大統領面会問題が浮き彫りにした、トルコ系ドイツ代表選手の微妙な立場

ラインハルト・グリンデル会長(中央)と会談したエジル(左から2番目)とギュンドアン(右から2番目) 写真提供:Getty Images

 さらに2人は会長を含むDFBの幹部とも面会し、改めて政治的なメッセージを送る意図がなかったことを説明。これらの対応によって、騒動は数日のうちに沈静化した。

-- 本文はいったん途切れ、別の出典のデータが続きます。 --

**config.mk**
```make
export PLATFORM = sky130hd
export DESIGN_NAME = weight_buffer
export DESIGN_NICKNAME = d
export VERILOG_FILES = /design/src/rtl/weight_buf_pkg.sv /design/src/rtl/weight_shadow_loader.sv /design/src/rtl/weight_buffer.sv
export SDC_FILE = /design/constraint.sdc
export NUM_CORES = 1
export LEC_CHECK = 0
export CAP_MARGIN = 20
export CORE_ASPECT_RATIO = 0.5
export CORE_MARGIN = 1
export CORE_UTILIZATION = 31
export DETAILED_ROUTE_END_ITERATION = 12
export DONT_BUFFER_PORTS = 1
export PLACE_DENSITY = 0.43
export SLEW_MARGIN = 20
export SYNTH_ARGS = -nofsm -noshare
export SYNTH_HDL_FRONTEND = slang
export SYNTH_SLANG_ARGS = --single-unit
```
**constraint.sdc**
```tcl
create_clock -name clk -period 2.23 [get_ports clk]
set_input_delay 0.1115 -clock clk [delete_from_list [all_inputs] [get_ports clk]]
set_output_delay 0.1115 -clock clk [all_outputs]
set_load 0.01 [all_outputs]
```
**src/rtl/weight_buf_pkg.sv**
```systemverilog
// Shared types and sizes for the 3x3 kernel weight buffer and the row-rotation stage.
// No logic; constants and the cal_state encoding only.
// Row index wraps modulo KDIM; the encoding value 3 is never produced.
package weight_buf_pkg;

    localparam int DATA_W = 16;
    localparam int KDIM   = 3;
    localparam int KWORDS = KDIM * KDIM;
    localparam int KWIDTH = KWORDS * DATA_W;
    localparam int CNT_W  = 4;

    typedef enum logic [1:0] {
        CAL_R0 = 2'd0,
        CAL_R1 = 2'd1,
        CAL_R2 = 2'd2
    } cal_state_t;

    // Next row-rotation index; anything unexpected falls back to row 0.
    function automatic cal_state_t cal_next(input cal_state_t s);
        case (s)
            CAL_R0:  return CAL_R1;
            CAL_R1:  return CAL_R2;
            default: return CAL_R0;
        endcase
    endfunction

endpackage

```
**src/rtl/weight_shadow_loader.sv**
```systemverilog
// Assembles nine weight words into the shadow bank, row-major, word k at bits [16k+15:16k].
// Latency: a word lands in the shadow one cycle after its handshake; shadow_full follows word 8.
// Backpressure: w_ready drops while the shadow is full and rises the cycle after it is drained.
module weight_shadow_loader
    import weight_buf_pkg::*;
(
    input  logic              clk,
    input  logic              rst_n,
    input  logic              w_valid,
    input  logic [DATA_W-1:0] w_data,
    output logic              w_ready,
    input  logic              drain,
    output logic [KWIDTH-1:0] shadow,
    output logic              shadow_full
);

    logic [CNT_W-1:0] word_cnt;
    logic             take_vld;

    assign w_ready  = !shadow_full;
    assign take_vld = w_valid && !shadow_full;

    // Word counter, shadow storage and full flag; drain and take never coincide
    // because a drain needs a full shadow and a take needs an empty one.
    always_ff @(posedge clk) begin
        if (!rst_n) begin
            word_cnt    <= '0;
            shadow      <= '0;
            shadow_full <= 1'b0;
        end else begin
            if (drain) begin
                shadow_full <= 1'b0;
            end
            if (take_vld) begin
                for (int k = 0; k < KWORDS; k++) begin
                    if (word_cnt == CNT_W'(k)) begin
                        shadow[k*DATA_W +: DATA_W] <= w_data;
                    end
                end
                if (word_cnt == CNT_W'(KWORDS - 1)) begin
                    word_cnt    <= '0;
                    shadow_full <= 1'b1;
                end else begin
                    word_cnt <= word_cnt + CNT_W'(1);
                end
            end
        end
    end

endmodule

```
**src/rtl/weight_buffer.sv**
```systemverilog
// Double-buffered 3x3 kernel store feeding the PE row-rotation stage; optional WEIGHT_BUF_SWAP_CNT_EN adds swap_cnt/underrun.
// Latency: swap to new weight_out is 1 cycle with a full shadow; an early swap completes the cycle after word 8 lands.
// Backpressure: w_ready low while the shadow holds an unswapped kernel; extra swaps while pending are absorbed.
module weight_buffer
    import weight_buf_pkg::*;
(
    input  logic              clk,
    input  logic              rst_n,
    input  logic              w_valid,
    input  logic [DATA_W-1:0] w_data,
    output logic              w_ready,
    input  logic              swap,
    input  logic              row_advance,
    output logic [KWIDTH-1:0] weight_out,
    output logic [1:0]        cal_state,
    output logic              weight_valid,
    output logic              swap_pending
`ifdef WEIGHT_BUF_SWAP_CNT_EN
    ,
    output logic [15:0]       swap_cnt,
    output logic              underrun
`endif
);

    logic [KWIDTH-1:0] shadow;
    logic              shadow_full;
    logic              swap_exec;
    cal_state_t        cal_q;

    // A swap fires once the shadow is complete, whether requested now or earlier.
    assign swap_exec = (swap || swap_pending) && shadow_full;
    assign cal_state = cal_q;

    weight_shadow_loader u_loader (
        .clk         (clk),
        .rst_n       (rst_n),
        .w_valid     (w_valid),
        .w_data      (w_data),
        .w_ready     (w_ready),
        .drain       (swap_exec),
        .shadow      (shadow),
        .shadow_full (shadow_full)
    );

    // Active bank, pending-swap flag and row rotation; a swap overrides row_advance.
    always_ff @(posedge clk) begin
        if (!rst_n) begin
            weight_out   <= '0;
            weight_valid <= 1'b0;
            swap_pending <= 1'b0;
            cal_q        <= CAL_R0;
        end else if (swap_exec) begin
            weight_out   <= shadow;
            weight_valid <= 1'b1;
            swap_pending <= 1'b0;
            cal_q        <= CAL_R0;
        end else begin
            if (swap) begin
                swap_pending <= 1'b1;
            end
            if (row_advance && weight_valid) begin
                cal_q <= cal_next(cal_q);
            end
        end
    end

`ifdef WEIGHT_BUF_SWAP_CNT_EN
    // Saturating count of executed swaps and a one-cycle flag for swaps landing on a pending one.
    always_ff @(posedge clk) begin
        if (!rst_n) begin
            swap_cnt <= '0;
            underrun <= 1'b0;
        end else begin
            underrun <= swap && swap_pending;
            if (swap_exec && (swap_cnt != 16'hFFFF)) begin
                swap_cnt <= swap_cnt + 16'd1;
            end
        end
    end
`else
    // Swap accounting is not built in this configuration.
`endif

endmodule
```
==> out/results.tsv, run 1 <==
metric	value	unit
worst_r2r_path_depth	6	
p_leak	5.245	nW
synth_top_area_frac	0.5440	
drt_first_pass_iters	4	
clkLatencyLatePin	570	ps
num_io_pins	170	
tightest_slew	926.8	ps
area_delta_synth_final	29.20	%
synth_cells	1159	
r2r_slack	130	ps
place_ws	609.9	ps
maxCapViolCount	0	
initial_core_util	0.3159	
use_met2	0.3033	
seq_power_share	0.492	
finClkSkew	17.38	ps
power.switching	2.389	mW
whs_path_depth	4	
cts-root-buf	clkbuf_16	
place_area	11290	sq um
final_cell_area	14120	sq um
row_count	48	
setup_viol	0	
nFillCells	3456	
drtIter0Drc	364	
wl	31590	microns
clkSinkCount	297	
ys_ff_latch	297	
hold_path_class	in -> reg	
crit_path_end_kind	register	
worstPathRequired	2730	ps
fin_util	0.4082	
grt_use_total	0.1747	
synth_top_cells_by_area	dfxtp_1, nand2_1, mux2i_1, a21boi_0, a21boi_1	
cts_tree	built	
final_cells	1800	
yosys.area.top_type	dfxtp_1	
crit_type	reg -> reg	
postSynthAreaPerCell	9.430	sq um
grt_pass1_wl	48510	microns
relSlewSlack	0.3806	
yosysSeqAreaShare	0.5440	
dieHeight	134.8	microns
cts_buffer_depth	3	
post-synth-top-count-cell	nand2_1	
hold_viol_final	0	
num_antenna_cells	0	
overflow	0	
place_inst	1568	
rsz0062_at_grt	false	
netlist_area	10930	sq um
antenna_found_initial	0	
grtUsageMet1	0.2185	
drt.antenna.violating_nets	0	
final_nets	1327	
synth_edf_count	0	
synth_warnings	0	
die_w	267.5	microns
cellPowerDensity	777.3	nW/um^2
setup_tns	0	ps
fin_ws	125.2	ps
fmax	475.1	MHz
drc	0	
routed-via-count	8305	
period_share	0.9439	
slew_violations	0	
holdPathEnd	weight_out[93]	
swShare	0.2177	
ys_top_cells_by_count	nand2_1, dfxtp_1, mux2i_1, a21boi_0, clkbuf_1	
crit-reg2reg-capture	u_loader.shadow[133]	
routedWlPerCell	17.55	microns
finalCriticalPeriod	2105	ps
gp_congestion	0.6941	
die_area	36060	sq um
first_global_vias	8477	
worstPathArrival	2600	ps
p_int	8.587	mW
use_met3	0.03939	
synth_fp_nets	1184	
grt_max_degree	175	
pwr-share-clk	0.475	
clk_pin_slew	60	ps
dp_hpwl	17380	microns
cts-buffers-inserted	30	
busiest_layer	met2	
drive_above_1_share	0.05660	
hold_slack	76.05	ps
start_kind	register	
status	finished clean	
power	10.98	mW
portBuffers	0	
hp-start	swap	
pwr-share-comb	0.033	
vdd_drop_max	0.0005415	V
placeableCoreArea	34590	sq um
h-tree-depth	1	
ys.flop_type	dfxtp_1	
worstPathMaxFanout	20	
async_reset_ff_frac	0	
synth.distinct_cells	31	
via_per_inst	4.614	
reg2reg_from	u_loader.shadow_full	
[layout make-up]
| cell class | instances | area [sq um] | share of cell area |
|---|---|---|---|
| tap | 475 | 594.3 | 0.04209 |
| clock inverter | 5 | 56.30 | 0.003987 |
| inverter | 3 | 11.26 | 0.0007975 |
| timing repair buffer | 192 | 1956 | 0.1385 |
| clock buffer | 50 | 977.2 | 0.06920 |
| sequential | 297 | 5947 | 0.4211 |
| multi-input combinational | 778 | 4579 | 0.3243 |
[worst max-delay path by stage]
stage / cells past startpoint / to / slack (ps) / startpoint
CTS: 5 / weight_out[97] / 100 / swap_pending
floorplan: 6 / u_loader.shadow[69] / 860 / u_loader.word_cnt[0]
global route: 5 / weight_out[26] / 6 / u_loader.shadow_full
detailed placement: 4 / weight_out[98] / 610 / swap_pending
global placement: 4 / weight_out[98] / 660 / swap_pending
finish: 6 / u_loader.shadow[133] / 130 / u_loader.shadow_full
[metal layers]
metal,vias up,wire length [microns]
li1,4058,-
met3,53,1608
met2,111,14980
met1,4083,14180
met5,-,0
met4,0,810
[state kept, by name, indices dropped and copies added (netlist names)]
name and flops:
cal_state 2, u_loader.word_cnt 4, weight_valid 1, swap_pending 1, u_loader.shadow 144, weight_out 144, u_loader.shadow_full 1
[cells in the final DEF (no fill, tap or decap), drive strengths merged]
| master | Yosys | final |
|---|---|---|
| nor4 | 1 | 1 |
| ha | 4 | 4 |
| a21boi | 144 | 144 |
| inv | 3 | 4 |
| dlygate4sd3 | 0 | 176 |
| and3 | 6 | 6 |
| clkinv | 0 | 2 |
| nor2 | 4 | 4 |
| nor3b | 2 | 2 |
| xnor2 | 1 | 1 |
| dfxtp | 297 | 297 |
| nor2b | 3 | 3 |
| nor3 | 1 | 1 |
| o21ai | 2 | 2 |
| nand3 | 4 | 4 |
| bufinv | 0 | 1 |
| xor2 | 1 | 1 |
| o211a | 1 | 1 |
| nand3b | 1 | 1 |
| clkinvlp | 0 | 1 |
| nand4b | 1 | 1 |
| mux2i | 146 | 146 |
| buf | 37 | 16 |
| o21a | 3 | 3 |
| nand2 | 451 | 451 |
| a21oi | 1 | 1 |
| clkbuf | 44 | 50 |
| and4b | 1 | 1 |
[power by group through the flow]
stage / clock (mW) / combinational [mW] / sequential [mW]
after floorplan: 0 / 0.261 / 5.51
after global placement: 0 / 0.296 / 5.51
after detailed placement: 0 / 0.300 / 5.51
after CTS: 5.36 / 0.371 / 5.39
after global routing: 5.58 / 0.393 / 5.40
final: 5.21 / 0.366 / 5.40
[cells by family after synthesis]
group           synth area share
xor+xnor                0.001603
mux                       0.1337
compound gates            0.1036
flops                     0.5440
simple gates              0.1741
buf+inv                  0.03835
fa+ha+maj               0.004579
[worst max-delay path: stages (launching register included)]
cell           delay, ps
dfxtp_1              380
nor2b_2              120
buf_4                220
and4b_1              210
buf_4                310
mux2i_1              220
dlygate4sd3_1        570
[what timing repair did]
action	CTS	global route
hold endpoints to repair	297	2
buffers inserted	0	0
endpoints found under the setup margin	0	48
resized for setup	0	2
hold buffers	176	1
Power figures use the tool's default switching activity.
==> run 2: changes to the inputs <==
--- a/config.mk
+++ b/config.mk
@@ -11,7 +11,8 @@
 export CORE_UTILIZATION = 31
 export DETAILED_ROUTE_END_ITERATION = 12
 export DONT_BUFFER_PORTS = 1
-export PLACE_DENSITY = 0.43
+export PLACE_DENSITY = 0.47
+export SETUP_SLACK_MARGIN = 0.4
 export SLEW_MARGIN = 20
 export SYNTH_ARGS = -nofsm -noshare
 export SYNTH_HDL_FRONTEND = slang
==> out/results.tsv, run 2 (synthesis results as in run 1) <==
metric	value	unit
cts_tree	built	
worstPathRequired	2690	ps
drc	4	
grt_use_total	0.1674	
pwr-share-comb	0.031	
h-tree-depth	1	
hold_path_class	in -> reg	
first_global_vias	8210	
hold_slack	-271.0	ps
crit_path_end_kind	register	
routedWlPerCell	17.15	microns
place_ws	545.3	ps
tightest_slew	892.1	ps
worstPathMaxFanout	27	
via_per_inst	4.637	
dieHeight	134.8	microns
fin_ws	549.7	ps
layout_commonest_cell	nand2_1	
worst_r2r_path_depth	4	
clkLatencyLatePin	550	ps
initial_core_util	0.3159	
status	complete, but fails checks	
fmax	595.1	MHz
clkSinkCount	297	
hp-start	rst_n	
start_kind	register	
row_count	48	
drtIter0Drc	516	
nFillCells	3470	
hold_viol_final	107	
area_delta_synth_final	25.37	%
routed-via-count	8185	
setup_viol	0	
maxCapViolCount	0	
multi_input_area	4579	sq um
die_area	36060	sq um
antenna_found_initial	0	
final_nets	1294	
period_share	0.7535	
num_antenna_cells	0	
cts-buffers-inserted	29	
drt_first_pass_iters	10	
crit_type	reg -> reg	
dp_hpwl	17050	microns
reg_top3	u_loader.shadow x144, weight_out x144, u_loader.word_cnt x4	
overflow	0	
power.switching	2.292	mW
worstPathArrival	2140	ps
seq_power_share	0.501	
cts_buffer_depth	3	
gp_congestion	0.7155	
r2r_slack	550	ps
p_leak	4.576	nW
clk_pin_slew	60	ps
reg2reg_from	swap_pending	
drive_above_1_share	0.04806	
cts.hold.buffers_added	148	
cts_resized	0	
num_io_pins	170	
cellPowerDensity	785.6	nW/um^2
setup_tns	0	ps
finClkSkew	15.54	ps
rsz0062_at_grt	false	
vdd_drop_max	0.0004510	V
wl	30270	microns
finalCriticalPeriod	1680	ps
drt.antenna.violating_nets	0	
holdPathEnd	weight_out[141]	
cts_setup_buffers	0	
violations	design-rule violations, negative hold slack	
final_cell_mix	nand2_1, dfxtp_1, dlygate4sd3_1	
p_int	8.472	mW
final-seq-area	5946	sq um
portBuffers	0	
crit-reg2reg-capture	weight_out[0]	
cts-root-buf	clkbuf_16	
placeableCoreArea	34590	sq um
grt_pass1_wl	46780	microns
whs_path_depth	1	
swShare	0.2129	
grt_max_degree	313	
slew_violations	0	
die_w	267.5	microns
relSlewSlack	0.4038	
pwr-share-clk	0.467	
-- run 2: cell count changes in the layout (fill, tap and decap cells not counted), sizes merged --
| cell | delta |
|---|---|
| clkinvlp | +1 |
| buf | -5 |
| clkbuf | -8 |
| dlygate4sd3 | -27 |
| clkinv | +2 |
| bufinv | +3 |
| inv | -1 |
-- run 2: routing by layer --
| layer | vias to the layer above | track usage | wire length, microns |
|---|---|---|---|
| li1 | 3996 | - | - |
| met1 | 4045 | 0.2075 | 13290 |
| met2 | 110 | 0.2915 | 14540 |
| met3 | 34 | 0.04413 | 1908 |
| met4 | 0 | 0.03683 | 535 |
| met5 | - | 0 | 0 |
-- run 2: power by group through the flow --
stage | logic (mW) | registers, mW | clock network, mW
2_1_floorplan | 0.261 | 5.51 | 0
3_3_place_gp | 0.288 | 5.51 | 0
3_5_place_dp | 0.294 | 5.51 | 0
4_1_cts | 0.340 | 5.40 | 5.16
5_1_grt | 0.359 | 5.40 | 5.37
6_report | 0.339 | 5.40 | 5.03
-- run 2: stage by stage --
| step | cells | instance area, sq um | power [mW] | util | hold WS [ps] |
|---|---|---|---|---|---|
| 6_report | 1765 | 13700 | 10.76 | 0.3961 | -271.0 |
| 4_1_cts | 1764 | 13690 | 10.89 | 0.3958 | -311.3 |
| 3_5_place_dp | 1564 | 11250 | 5.809 | 0.3252 | 256.0 |
| 3_3_place_gp | 1564 | 11250 | 5.802 | 0.3252 | 253.4 |
| 2_1_floorplan | 1159 | 10930 | 5.766 | - | 249.3 |
| 5_1_grt | 1765 | 13700 | 11.13 | 0.3961 | -298.9 |
-- run 2: how the worst max path moves through the flow --
stage / startpoint / to / slack [ps]
after floorplan: u_loader.word_cnt[0] / u_loader.shadow[69] / 860
after global placement: swap_pending / weight_out[5] / 620
after detailed placement: swap_pending / weight_out[15] / 550
after CTS: swap_pending / weight_out[15] / 540
after global routing: swap_pending / weight_out[142] / 410
final: swap_pending / weight_out[0] / 550
-- run 2: final cells by class --
type / count / share of cell area
Sequential cell: 297 / 0.4339
Clock inverter: 10 / 0.01132
Tap cell: 475 / 0.04338
Timing Repair Buffer: 160 / 0.1176
Clock buffer: 42 / 0.05872
Inverter: 3 / 0.0008218
Multi-Input combinational cell: 778 / 0.3342
-- run 2: worst max-delay path: stages (launching register included) --
cell	delay (ps)
dfxtp_1	510
o21a_4	420
buf_4	380
nand2_1	80
a21boi_0	200
==> run 3: changes to the inputs <==
--- a/config.mk
+++ b/config.mk
@@ -5,6 +5,7 @@
 export SDC_FILE = /design/constraint.sdc
 export NUM_CORES = 1
 export LEC_CHECK = 0
+export ABC_AREA = 1
 export CAP_MARGIN = 20
 export CORE_ASPECT_RATIO = 0.5
 export CORE_MARGIN = 1
==> constraint.sdc (replaced) <==
create_clock -name clk -period 1.72 [get_ports clk]
set_input_delay 0.086 -clock clk [delete_from_list [all_inputs] [get_ports clk]]
set_output_delay 0.086 -clock clk [all_outputs]
set_load 0.01 [all_outputs]
==> out/results.tsv, run 3 <==
metric	value	unit
status	complete, but fails checks	
violations	negative hold slack	
h-tree-depth	1	
portBuffers	0	
placeableCoreArea	33580	sq um
worstPathArrival	1870	ps
synth-compound-area-share	0.07040	
rsz0062_at_grt	true	
period_share	0.8225	
setup_viol	0	
cts-buffers-inserted	29	
p_leak	4.959	nW
synth_top_family_by_area	simple AND/OR/NAND/NOR gates	
relSlewSlack	0.4337	
cellPowerDensity	1093	nW/um^2
finalCriticalPeriod	1415	ps
yosys.area.top_type	dfxtp_1	
maxUsedRoutingLayer	met4	
synth-simple-area-share	0.3201	
first_global_vias	7794	
final_cell_area	12890	sq um
grt_use_total	0.1678	
synth_top_cells_by_area	dfxtp_1, nor2_1, nand2_1, o21ai_0, buf_2	
die_area	35420	sq um
drive_above_1_share	0.09238	
fmax	706.8	MHz
final_cell_mix	nor2_1, dfxtp_1, nand2_1	
dieHeight	133.6	microns
maxCapViolCount	0	
yosysSeqAreaShare	0.5539	
synth_edf_count	0	
drt.antenna.violating_nets	0	
nFillCells	3487	
ys_ff_latch	297	
row_count	47	
via_per_inst	4.494	
drt_first_pass_iters	5	
finClkSkew	13.62	ps
power	14.10	mW
reg_top3	u_loader.shadow x144, weight_out x144, u_loader.word_cnt x4	
crit_type	reg -> reg	
synth_fa_ha_area_frac	0.004663	
crit_path_end_kind	register	
grt_pass1_wl	46210	microns
place_area	11200	sq um
ys_top_cells_by_count	nor2_1, nand2_1, dfxtp_1, o21ai_0, buf_2	
synth_cells	1472	
clkSinkCount	297	
synth_warnings	0	
synth_fp_nets	1497	
crit_top_cell	nand2_1	
synth-xor-area-share	0.0008159	
drtIter0Drc	667	
wl	31890	microns
worstPathCellList	inv_4 -> ha_2 -> nand3_4 -> nor2_4 -> buf_12 -> clkbuf_16 -> nand2_1 -> nand2_1 -> nor2_1	
num_antenna_cells	0	
tightest_slew	844.3	ps
async_reset_ff_frac	0	
clk_pin_slew	60	ps
netlist_area	10730	sq um
synth_top_area_frac	0.5539	
cpPeakStageDelay	360	ps
layout_commonest_cell	nor2_1	
gp_congestion	0.7541	
initial_core_util	0.3197	
hold_slack	-311.1	ps
synth.distinct_cells	23	
vdd_drop_max	0.0005607	V
routedWlPerCell	16.37	microns
cts-root-buf	clkbuf_16	
routed-via-count	8755	
crit_buf_inv	3	
final_nets	1485	
wl_met1	14570	microns
slew_violations	0	
antenna_found_initial	0	
num_io_pins	170	
drc	0	
hold_viol_final	291	
cts_buffer_depth	3	
grt_max_degree	292	
area_delta_synth_final	20.13	%
die_w	265.2	microns
setup_tns	0	ps
synth.area.mux_share	0	
postSynthAreaPerCell	7.292	sq um
worstPathMaxFanout	8	
slowest_stage	dfxtp_4	
clkLatencyLatePin	560	ps
post-synth-top-count-cell	nor2_1	
start_kind	register	
critical_path.top_delay_family	simple AND/OR/NAND/NOR gates	
worstPathRequired	2170	ps
cts_tree	built	
overflow	0	
met3_length	1354	microns
wl_met2	15240	microns
hold_path_class	in -> reg	
ys.flop_type	dfxtp_1	
dp_hpwl	17730	microns
-- run 3: repair_timing --
item | CTS | global route
pin swaps | 3 | 20
gates resized for setup | 25 | 41
endpoints found under the setup margin | 291 | 266
setup buffers | 3 | 3
cloned | 3 | 13
hold buffers | 2 | 1
endpoints found under the hold margin | 297 | 295
-- run 3: cells by family after synthesis --
logic type / Yosys count
xor gates and xnor gates: 1
adders and majority gates: 4
and+or+nand+nor: 904
buffers and inverters: 116
AOI/OAI and AO/OA: 150
DFF: 297
-- run 3: power by group --
group	leakage, nW	internal, mW	switching, mW
clock	0.479	3.68	2.75
combinational	2.08	0.231	0.406
sequential	2.40	6.98	0.0599
-- run 3: layout make-up --
cell class / instances / area, sq um / share of cell area
tap: 465 / 581.8 / 0.04512
timing repair buffer: 47 / 879.6 / 0.06821
clock inverter: 13 / 132.6 / 0.01029
inverter: 26 / 112.6 / 0.008733
clock buffer: 41 / 830.8 / 0.06443
multi-input combinational: 1059 / 4402 / 0.3414
sequential: 297 / 5956 / 0.4619
-- run 3: worst paths after layout --
check	from	end	slack, ps	cells past startpoint
worst max-delay path	u_loader.word_cnt[1]	u_loader.shadow[21]	310	9
worst min-delay path	rst_n	weight_out[31]	-310	2
worst max register to register	u_loader.word_cnt[1]	u_loader.shadow[21]	310	9
worst min register to register	u_loader.shadow[111]	u_loader.shadow[111]	470	2
-- run 3: per-stage QoR --
stage / cells / setup slack (ps) / utilization
after CTS: 1931 / 279.9 / 0.3695
after detailed placement: 1869 / 227.1 / 0.3337
after floorplan: 1472 / 428.2 / -
after global routing: 1948 / 209.0 / 0.3840
final: 1948 / 305.2 / 0.3840
after global placement: 1869 / 275.0 / 0.3337
-- run 3: per-layer routing --
metal,vias up,GRT usage
met5,-,0
met4,0,0.04367
met3,43,0.03512
met2,120,0.2857
met1,4083,0.2162
li1,4509,-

 ドイツ代表のヨアヒム・レーブ監督は今回の騒動に対して、移民のバックグラウンドを持つ人々が「2つのハートを持っている」として、一定の理解を示す立場を取った。また代表チームディレクターのオリバー・ビアホフも「メストとイルカイはこれからもインテグレーションの好例であり続けるし、それはドイツ代表を選択したからだけではない」と語っている。実際、エジルは2010年には権威ある『バンビ・メディア賞』のインテグレーション部門を受賞している。

 フランス代表などと同様に、ここ最近のドイツ代表チームは国内の移民統合や多様性の象徴としての側面を持っている。キャプテンのジェローム・ボアテングはガーナ系、サミ・ケディラはチュニジア系のドイツ人であり、エジルやギュンドアンはトルコ系ドイツ人を代表する存在だ。

 第二次世界大戦後にトルコから多くの労働者を受け入れたドイツでは、大都市を中心に約300万人ともいわれるトルコ系の住民を抱えている。特にドイツで生まれ育った第二世代以降の多くはドイツ語も不自由なく、両方の国籍を持つ人々も多い。一般人であれば「トルコ人であり、ドイツ人でもある」という二重のアイデンティティを持つことができるが、ひとつの代表チームを選択しなければいけないサッカー選手の場合、状況はより複雑だ。

 実はエジルとギュンドアンがエルドアン大統領と面会した際には、エバートンのトルコ代表ジェンク・トスンも同席していた。トスンは2人と同じくドイツ生まれだが、トルコ代表を選択している。3人とも持っている国籍は同じながら、当然トルコのためにプレーするトスンが大統領と面会して批判を受けることはなかった。今回の騒動は代表チームの選択が選手に求められる言動や価値観さえ左右するということ、そして長年代表チームに貢献し模範的な移民系ドイツ人とされる選手でさえ、その立場は今も非常に複雑かつ微妙なものだということを、改めて認識させることになった。